Lua Scripts Workflow

The RTA Exporter plugin processes data in two ways:

1. 1. Periodic:

      • At the end of each data page, the plugin calls the processDataPageCompleted() Lua function.

      • This function allows the Lua script to process the collected data.

   2. On demand via http server - see <link>

Lua Script Examples

Lua scripts for RTA Exporter are available in /opt/mellanox/doca/services/telemetry/config/rta/lua_scripts. The following are examples for analyzing sysfs provider counters:

• sysfs_normalized_cbw.lua – Calculates the percentage of theoretical maximum bandwidth lost due to congestion on InfiniBand ports

• sysfs_check_link_state.lua – Monitors six key InfiniBand link metrics to verify that links are properly configured and operational

Lua Scripts API

There are 2 directions of function calls:

• DTS calls Lua script functions

• Lua script calls DTS functions

Lua Script Functions

2 functions are required - isEnabled and getMetricNames

isEnabled()

Determines if the script should be loaded.

            

            
function isEnabled()
    return true -- or false
end
        

getMetricNames()

Provides a set of metric names to be filtered for processing.

            

            
function getMetricNames()
    return {"metric1", "metric2", "metric3"}
end
        

processDataPageCompleted()

Processes collected data at the end of each data page.

            

            
function processDataPageCompleted()
    -- Implementation for processing data
end
        

getMetricsCapacity()

Defines the maximum size of the buffer that stores the most recent metric values.

            

            
function getMetricsCapacity()
    return 20 -- Example: Set the buffer size to 20 entries
end
        

processChangedMetricsOnly()

This function instructs the host application (CLX) to provide only metrics that have changed since the last time the script accessed them.

            

            
function processChangedMetricsOnly()
    return true -- Receive only updated metrics data
end
        

• Purpose: Optimizes data processing by instructing the host application to provide only metrics with new values since the script last accessed them.

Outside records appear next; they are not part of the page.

===== config.mk =====
export PLATFORM = sky130hd
export DESIGN_NAME = uart_block_fifo_bridge
export DESIGN_NICKNAME = d
export VERILOG_FILES = /design/src/rtl/uart_block_fifo_bridge.sv
export SDC_FILE = /design/constraint.sdc
export NUM_CORES = 1
export LEC_CHECK = 0
export ABC_CLOCK_PERIOD_IN_PS = 10170
export CAP_MARGIN = 25
export CORE_MARGIN = 4
export CORE_UTILIZATION = 50
export CTS_CLUSTER_DIAMETER = 30
export DETAILED_ROUTE_END_ITERATION = 6
export PLACE_DENSITY = 0.74
export SKIP_LAST_GASP = 1
export SLEW_MARGIN = 20
export SYNTH_ARGS = -nofsm -noshare
export SYNTH_HDL_FRONTEND = slang
export SYNTH_SLANG_ARGS = --single-unit

===== constraint.sdc =====
create_clock -name clk -period 10.17 [get_ports clk]
set_clock_uncertainty 0.15 [all_clocks]
set_input_delay 1.017 -clock clk [delete_from_list [all_inputs] [get_ports clk]]
set_output_delay 1.017 -clock clk [all_outputs]
set_load 0.03 [all_outputs]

This can significantly improve performance and reduce unnecessary data transfer.

• Return value:

  • true: The host application will provide only metrics that have changed since the last access by the script.

  • false: The host application will provide all metrics, regardless of whether they've changed.

processDataMinPeriodMs()

Returns the minimum delay in milliseconds between calls to processDataPageCompleted(). This function helps reduce the frequency of calls if data pages are completed too quickly.